THE RECORDS:
----

Source: an optimization exercise on an open RTL-to-GDS flow (aim: a short achievable clock period and few clock cycles per item). Production flows keep margins and buffers that such runs may drop.
At most, simulation tests tie the RTL to the original design; equivalence was not proved.
For runs 2 to 4, only the layout was checked, not whether the RTL still works.
Power figures rest on the tool's default switching activity, not on a simulated workload.

### design/flow/design.v
module tms1100_core (
    input  wire        clk,
    input  wire        rst,         
    output wire [10:0] rom_addr,    
    input  wire [7:0]  rom_data,    
    input  wire [3:0]  k_in,        
    output wire [4:0]  o_out,       
    output wire [10:0] r_out,       
    output wire        retire       
);
    reg        rst_q;
    reg [10:0] fa;           
    reg [10:0] fa_alt;       
    reg        dv;           
    reg        d_pred;       
    reg        bv;           
    reg [10:0] btag;         
    reg [10:0] btgt;         
    reg [1:0]  x;
    reg [3:0]  y;
    reg [3:0]  x_oh;         
    reg [15:0] y_oh;         
    reg [7:0]  ir;
    reg        ev;           
    reg        pend;         
    reg        pend_b;       
    reg [10:0] rec;          
    reg [3:0]  mreg;         
    reg [5:0]  e_addr;       
    reg        e_sflag;      
    reg        f_stype;      
    reg        f_sfl;        
    reg        f_we;         
    reg [63:0] e_sel;        
    reg        f_wd_a;       
    reg        f_wd_c4;      
    reg        f_wd_bit;     
    reg        f_a_m;        
    reg        f_a_k;        
    reg        f_a_y;        
    reg        f_a_0;        
    reg        f_a_sum;      
    reg        f_s_sum;      
    reg        f_s_mnea;     
    reg        f_s_ynea;     
    reg        f_s_knez;     
    reg        f_s_tbit;     
    reg        f_s_mnez;     
    reg        f_s_ynec;     
    reg        e_x_m;        
    reg        e_x_c4;
    reg        e_y_na;
    reg        e_y_a;
    reg        e_y_15;
    reg        e_cin;
    reg        f_tdo;        
    reg        f_rstr;       
    reg        f_setr;       
    reg        f_tay;        
    reg        f_tmy;        
    reg        f_br;         
    reg        f_call;       
    reg        f_retn;       
    reg        f_comc;       
    reg        f_ldp;        
    wire       e_stype = ev & f_stype;
    wire       e_sfl = ev & f_sfl;
    wire       e_we = ev & f_we;
    wire       e_wd_a = ev & f_wd_a;
    wire       e_wd_c4 = ev & f_wd_c4;
    wire       e_wd_bit = ev & f_wd_bit;
    wire       e_a_m = ev & f_a_m;
    wire       e_a_k = ev & f_a_k;
    wire       e_a_y = ev & f_a_y;
    wire       e_a_0 = ev & f_a_0;
    wire       e_a_sum = ev & f_a_sum;
    wire       e_s_sum = ev & f_s_sum;
    wire       e_s_mnea = ev & f_s_mnea;
    wire       e_s_ynea = ev & f_s_ynea;
    wire       e_s_knez = ev & f_s_knez;
    wire       e_s_tbit = ev & f_s_tbit;
    wire       e_s_mnez = ev & f_s_mnez;
    wire       e_s_ynec = ev & f_s_ynec;
    wire       e_tdo = ev & f_tdo;
    wire       e_rstr = ev & f_rstr;
    wire       e_setr = ev & f_setr;
    wire       e_tay = ev & f_tay;
    wire       e_tmy = ev & f_tmy;
    wire       e_br = ev & f_br;
    wire       e_call = ev & f_call;
    wire       e_retn = ev & f_retn;
    wire       e_comc = ev & f_comc;
    wire       e_ldp = ev & f_ldp;
    wire [63:0] e_wen = {64{e_we}} & e_sel;
    reg [3:0]  a;
    reg        s;
    reg        sl;
    reg [4:0]  o;
    reg [10:0] r;
    reg [3:0]  ram [0:63];
    reg [3:0]  pa, pb;
    reg [5:0]  pc;
    reg [5:0]  sr;
    reg        cl;
    reg        ca, cb, cs;
    assign rom_addr = fa;
    assign o_out    = o;
    assign r_out    = r;
    assign retire   = ev;
    function [3:0] inc4(input [3:0] v);
        inc4 = {v[3] ^ (v[2] & v[1] & v[0]), v[2] ^ (v[1] & v[0]), v[1] ^ v[0], ~v[0]};
    endfunction
    function [3:0] dec4(input [3:0] v);
        dec4 = {v[3] ^ ~(v[2] | v[1] | v[0]), v[2] ^ ~(v[1] | v[0]), v[1] ^ ~v[0], ~v[0]};
    endfunction
    function [15:0] oh16(input [3:0] v);
        integer k;
        for (k = 0; k < 16; k = k + 1)
            oh16[k] = (v == k);
    endfunction
    wire [7:0] op   = ir;
    wire [3:0] c4   = {op[0], op[1], op[2], op[3]};    
    wire [1:0] bidx = {op[0], op[1]};                  
    wire [3:0] m    = mreg;
    wire [3:0] bmask  = {bidx == 2'd3, bidx == 2'd2, bidx == 2'd1, bidx == 2'd0};
    wire [3:0] m_bit  = op[2] ? (m & ~bmask) : (m | bmask);
    wire [3:0] ram_wd = ({4{e_wd_a}} & a) | ({4{e_wd_c4}} & c4) | ({4{e_wd_bit}} & m_bit);
    wire [3:0] alu_x  = ({4{e_x_m}} & m) | ({4{e_x_c4}} & c4);
    wire [3:0] alu_y  = ({4{e_y_na}} & ~a) | ({4{e_y_a}} & a) | {4{e_y_15}};
    wire [4:0] sum    = {1'b0, alu_x} + {1'b0, alu_y} + {4'd0, e_cin};
    wire [3:0] a_n = e_a_m   ? m :
                     e_a_k   ? k_in :
                     e_a_y   ? y :
                     e_a_0   ? 4'd0 :
                     e_a_sum ? sum[3:0] : a;
    wire       s_n = ~((e_s_sum  & ~sum[4]) |
                       (e_s_mnea & (m == a)) |
                       (e_s_ynea & (y == a)) |
                       (e_sfl    & ~e_sflag) |
                       (e_s_knez & (k_in == 4'd0)) |
                       (e_s_tbit & ~|(m & bmask)) |
                       (e_s_mnez & (m == 4'd0)) |
                       (e_s_ynec & (y == c4)));
    wire [10:0] r_sel = y_oh[10:0];
    wire [10:0] r_n   = e_setr ? (r | r_sel) : e_rstr ? (r & ~r_sel) : r;
    wire [5:0] pc_inc = pc + 6'd1;
    wire       br_t   = (e_br | e_call) & s;      
    wire       call_n = e_call & s & ~cl;          
    wire [5:0] pc_n   = (e_retn & cl) ? sr : br_t ? op[5:0] : pc_inc;
    wire [3:0] pa_n   = (e_retn | (br_t & ~cl)) ? pb : pa;
    wire [3:0] pb_n   = e_ldp ? c4 : (e_call & s) ? pa : pb;
    wire [5:0] sr_n   = call_n ? pc_inc : sr;
    wire       cs_n   = call_n ? ca : cs;
    wire       cl_n   = ~e_retn & (cl | (e_call & s));
    wire       ca_n   = (e_retn & cl) ? cs : br_t ? cb : ca;
    wire       cb_n   = cb ^ e_comc;
    wire [7:0] dop      = rom_data;
    wire       taken_l  = pend & s;           
    wire       ntaken_l = pend & ~s;          
    wire       rec_b    = pend_b & ~s;        
    wire       d_ok     = dv & ~taken_l & ~rec_b;    
    wire [3:0] pb_f     = e_ldp ? c4 : pb;
    wire       cb_f     = cb ^ e_comc;
    wire [4:0] br_hi    = {cb_f, cl ? pa : pb_f};
    wire       ls_k     = ~e_stype;
    wire       ls_v     = ev ? (~e_sfl | e_sflag) : s;
    wire       known_nt = ls_k & ~ls_v;
    wire       hit_ok   = (fa[10:6] == br_hi);
    wire       p_nt     = d_ok & d_pred & known_nt;             
    wire       p_fix    = d_ok & d_pred & ~known_nt & ~hit_ok;  
    wire       if_bad   = ntaken_l | p_nt;
    wire [10:0] seq_cur = if_bad ? fa_alt : fa;                  
    wire       hit      = bv & (fa == btag);
    wire [10:0] rt_addr = cl ? {cs, pb_f, sr} : {ca, pb_f, seq_cur[5:0]};
    wire       d_br     = dop[7];
    wire       d_retn   = (dop == 8'h0F);
    wire       d_ty     = (dop[7:2] == 6'b001000) & ~dop[0];      
    wire       d_pend   = d_ok & ~d_pred & d_br & ~ls_k;
    wire       d_pend_b = d_ok & d_pred & ~ls_k;
    wire [5:0] d_addr = {x, y};
    wire       m_fwd  = e_we & (e_addr == d_addr);
    reg  [3:0] m_ram;
    integer    xi, yi;
    always @(*) begin
        m_ram = 4'd0;
        for (xi = 0; xi < 4; xi = xi + 1)
            for (yi = 0; yi < 16; yi = yi + 1)
                m_ram = m_ram | ({4{x_oh[xi] & y_oh[yi]}} & ram[xi * 16 + yi]);
    end
    wire [3:0] m_rd   = m_fwd ? ram_wd : m_ram;
    wire [3:0] c4d    = {dop[0], dop[1], dop[2], dop[3]};              
    wire       y_dec  = d_ok & (dop[7:6] == 2'b00) & (dop[4:0] == 5'b00100);   
    wire       y_inc  = d_ok & (((dop[7:6] == 2'b00) & (dop[4:0] == 5'b00101)) |
                                (dop[7:4] == 4'h6));                      
    wire       y_tcy  = d_ok & (dop[7:4] == 4'h4);                        
    wire       y_hold = ~(y_dec | y_inc | y_tcy | e_tay | e_tmy);
    wire       x_comx = d_ok & (dop == 8'h09);                            
    wire       x_ldx  = d_ok & (dop[7:3] == 5'b00101);                    
    wire       x_hold = ~(x_comx | x_ldx);
    wire [3:0] y_n    = ({4{y_dec}} & dec4(y)) | ({4{y_inc}} & inc4(y)) | ({4{y_tcy}} & c4d) |
                        ({4{e_tay}} & a) | ({4{e_tmy}} & mreg) | ({4{y_hold}} & y);
    wire [15:0] y_oh_n = ({16{y_dec}} & {y_oh[0], y_oh[15:1]}) |
                         ({16{y_inc}} & {y_oh[14:0], y_oh[15]}) |
                         ({16{y_tcy}} & oh16(c4d)) |
                         ({16{e_tay}} & oh16(a)) | ({16{e_tmy}} & oh16(mreg)) |
                         ({16{y_hold}} & y_oh);
    wire [1:0] x_n    = ({2{x_comx}} & {~x[1], x[0]}) | ({2{x_ldx}} & {dop[1], dop[2]}) |
                        ({2{x_hold}} & x);
    wire [3:0] x_oh_n = ({4{x_comx}} & {x_oh[1:0], x_oh[3:2]}) |
                        ({4{x_ldx}} & {dop[1] & dop[2], dop[1] & ~dop[2], ~dop[1] & dop[2], ~dop[1] & ~dop[2]}) |
                        ({4{x_hold}} & x_oh);
    wire       sflag_n = y_inc ? y_oh[15] : ~y_oh[0];
    wire        base_seq = ~rec_b & ~if_bad;
    wire [10:0] fa_inc   = {fa[10:6], fa[5:0] + 6'd1};
    wire [10:0] fa_base  = rec_b ? rec : if_bad ? fa_alt : hit ? btgt : fa_inc;
    wire        sel_br   = (d_ok & ~d_pred & (~ls_k | ls_v) & d_br) | p_fix;
    wire        sel_rt   = d_ok & d_retn;
    wire        sel_ty   = d_ok & d_ty;
    wire        sel_none = ~(sel_br | sel_rt | sel_ty);
    wire [10:0] fa_n     = ({11{sel_br}} & {br_hi, dop[5:0]}) | ({11{sel_rt}} & rt_addr) |
                           ({11{sel_ty}} & seq_cur) | ({11{sel_none}} & fa_base);
    wire        dv_n     = sel_br ? d_pend : (sel_none & base_seq);
    wire        pred_n   = sel_none & base_seq & hit;
    reg d_we, d_wd_a, d_wd_c4, d_wd_bit;
    reg d_a_m, d_a_k, d_a_y, d_a_0, d_a_sum;
    reg d_s_sum, d_s_mnea, d_s_ynea, d_s_knez, d_s_tbit, d_s_mnez, d_s_ynec, d_sfl;
    reg d_x_m, d_x_c4, d_y_na, d_y_a, d_y_15, d_cin;
    reg d_tdo, d_rstr, d_setr, d_tay, d_tmy;
    always @(*) begin
        {d_we, d_wd_a, d_wd_c4, d_wd_bit} = 4'b0;
        {d_a_m, d_a_k, d_a_y, d_a_0, d_a_sum} = 5'b0;
        {d_s_sum, d_s_mnea, d_s_ynea, d_s_knez, d_s_tbit, d_s_mnez, d_s_ynec, d_sfl} = 8'b0;
        {d_x_m, d_x_c4, d_y_na, d_y_a, d_y_15, d_cin} = 6'b0;
        {d_tdo, d_rstr, d_setr, d_tay, d_tmy} = 5'b0;
        casez (dop)
            8'h00: d_s_mnea = 1'b1;                                           
            8'h01: {d_s_sum, d_x_m, d_y_na, d_cin} = 4'b1111;                 
            8'h02: d_s_ynea = 1'b1;                                           
            8'h03: {d_we, d_wd_a, d_a_m} = 3'b111;                            
            8'h04, 8'h05: d_sfl = 1'b1;                                       
            8'h06: {d_a_sum, d_s_sum, d_x_m, d_y_a} = 4'b1111;                
            8'h07: {d_a_sum, d_s_sum, d_x_m, d_y_15} = 4'b1111;               
            8'h08: d_a_k = 1'b1;                                              
            8'h0A: d_tdo = 1'b1;                                              
            8'h0C: d_rstr = 1'b1;                                             
            8'h0D: d_setr = 1'b1;                                             
            8'h0E: d_s_knez = 1'b1;                                           
            8'h20: d_tay = 1'b1;                                              
            8'h21: d_a_m = 1'b1;                                              
            8'h22: d_tmy = 1'b1;                                              
            8'h23: d_a_y = 1'b1;                                              
            8'h24, 8'h25: {d_we, d_wd_a, d_sfl} = 3'b111;                     
            8'h26: {d_we, d_wd_a, d_a_0} = 3'b111;                            
            8'h27: {d_we, d_wd_a} = 2'b11;                                    
            8'b0011_0???: {d_we, d_wd_bit} = 2'b11;                           
            8'b0011_10??: d_s_tbit = 1'b1;                                    
            8'h3C: {d_a_sum, d_s_sum, d_x_m, d_y_na, d_cin} = 5'b11111;       
            8'h3D: {d_a_sum, d_s_sum, d_y_na, d_cin} = 4'b1111;               
            8'h3E: {d_a_sum, d_s_sum, d_x_m, d_cin} = 4'b1111;                
            8'h3F: d_s_mnez = 1'b1;                                           
            8'h5?: d_s_ynec = 1'b1;                                           
            8'h6?: {d_we, d_wd_c4} = 2'b11;                                   
            8'h7F: d_a_0 = 1'b1;                                              
            8'h7?: {d_a_sum, d_s_sum, d_x_c4, d_y_a, d_cin} = 5'b11111;       
            default: ;
        endcase
    end
    wire d_stype = d_s_sum | d_s_mnea | d_s_ynea | d_s_knez | d_s_tbit | d_s_mnez | d_s_ynec;
    integer i;
    always @(posedge clk) begin
        rst_q <= rst;
        if (rst) begin
            fa     <= 11'd0;
            dv     <= 1'b0;
            ev     <= 1'b0;
            pend   <= 1'b0;
            pend_b <= 1'b0;
            d_pred <= 1'b0;
            bv     <= 1'b0;
            btag   <= 11'd0;
            btgt   <= 11'd0;
        end else begin
            ev     <= d_ok;
            pend   <= d_pend;
            pend_b <= d_pend_b;
            fa     <= fa_n;
            dv     <= dv_n;
            d_pred <= pred_n;
            if (e_br & s) begin
                bv   <= 1'b1;
                btag <= {ca, pa, pc};
                btgt <= {ca_n, pa_n, pc_n};
            end
        end
        fa_alt  <= {fa[10:6], fa[5:0] + 6'd1};
        f_stype <= d_stype;
        f_sfl <= d_sfl;
        f_we <= d_we;
        f_wd_a <= d_wd_a;
        f_wd_c4 <= d_wd_c4;
        f_wd_bit <= d_wd_bit;
        f_a_m <= d_a_m;
        f_a_k <= d_a_k;
        f_a_y <= d_a_y;
        f_a_0 <= d_a_0;
        f_a_sum <= d_a_sum;
        f_s_sum <= d_s_sum;
        f_s_mnea <= d_s_mnea;
        f_s_ynea <= d_s_ynea;
        f_s_knez <= d_s_knez;
        f_s_tbit <= d_s_tbit;
        f_s_mnez <= d_s_mnez;
        f_s_ynec <= d_s_ynec;
        f_tdo <= d_tdo;
        f_rstr <= d_rstr;
        f_setr <= d_setr;
        f_tay <= d_tay;
        f_tmy <= d_tmy;
        f_br <= (dop[7:6] == 2'b10);
        f_call <= (dop[7:6] == 2'b11);
        f_retn <= d_retn;
        f_comc <= (dop == 8'h0B);
        f_ldp <= (dop[7:4] == 4'h1);
        rec     <= fa_alt;
        ir      <= dop;
        e_x_m   <= d_x_m;
        e_x_c4  <= d_x_c4;
        e_y_na  <= d_y_na;
        e_y_a   <= d_y_a;
        e_y_15  <= d_y_15;
        e_cin   <= d_cin;
        e_sflag <= sflag_n;
        mreg    <= m_rd;
        e_addr  <= d_addr;
        for (i = 0; i < 64; i = i + 1)
            e_sel[i] <= x_oh[i / 16] & y_oh[i % 16];
        if (rst) begin
            o <= 5'd0;
            r <= 11'd0;
        end else begin
            if (e_tdo)
                o <= {sl, a};
            r <= r_n;
        end
        if (rst_q) begin
            x    <= 2'd0;
            y    <= 4'd0;
            x_oh <= 4'b0001;
            y_oh <= 16'd1;
            a    <= 4'd0;
            s    <= 1'b1;
            sl   <= 1'b0;
            pa   <= 4'd0;
            pb   <= 4'd0;
            pc   <= 6'd0;
            sr   <= 6'd0;
            cl   <= 1'b0;
            ca   <= 1'b0;
            cb   <= 1'b0;
            cs   <= 1'b0;
            for (i = 0; i < 64; i = i + 1)
                ram[i] <= 4'hA;
        end else begin
            x    <= x_n;
            x_oh <= x_oh_n;
            y    <= y_n;
            y_oh <= y_oh_n;
            if (ev) begin
                a  <= a_n;
                s  <= s_n;
                pa <= pa_n;
                pb <= pb_n;
                pc <= pc_n;
                sr <= sr_n;
                cl <= cl_n;
                ca <= ca_n;
                cb <= cb_n;
                cs <= cs_n;
            end
            if (e_s_ynea)
                sl <= s_n;
            for (i = 0; i < 64; i = i + 1)
                if (e_wen[i])
                    ram[i] <= ram_wd;
        end
    end
endmodule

----

All lines above from the line with "(dop == 8'h09);" through the line with "y_oh[15] : ~y_oh[0];", both included, are to be set down exactly, with nothing else.

WRITTEN ANSWER:
    wire       x_comx = d_ok & (dop == 8'h09);                            
    wire       x_ldx  = d_ok & (dop[7:3] == 5'b00101);                    
    wire       x_hold = ~(x_comx | x_ldx);
    wire [3:0] y_n    = ({4{y_dec}} & dec4(y)) | ({4{y_inc}} & inc4(y)) | ({4{y_tcy}} & c4d) |
                        ({4{e_tay}} & a) | ({4{e_tmy}} & mreg) | ({4{y_hold}} & y);
    wire [15:0] y_oh_n = ({16{y_dec}} & {y_oh[0], y_oh[15:1]}) |
                         ({16{y_inc}} & {y_oh[14:0], y_oh[15]}) |
                         ({16{y_tcy}} & oh16(c4d)) |
                         ({16{e_tay}} & oh16(a)) | ({16{e_tmy}} & oh16(mreg)) |
                         ({16{y_hold}} & y_oh);
    wire [1:0] x_n    = ({2{x_comx}} & {~x[1], x[0]}) | ({2{x_ldx}} & {dop[1], dop[2]}) |
                        ({2{x_hold}} & x);
    wire [3:0] x_oh_n = ({4{x_comx}} & {x_oh[1:0], x_oh[3:2]}) |
                        ({4{x_ldx}} & {dop[1] & dop[2], dop[1] & ~dop[2], ~dop[1] & dop[2], ~dop[1] & ~dop[2]}) |
                        ({4{x_hold}} & x_oh);
    wire       sflag_n = y_inc ? y_oh[15] : ~y_oh[0];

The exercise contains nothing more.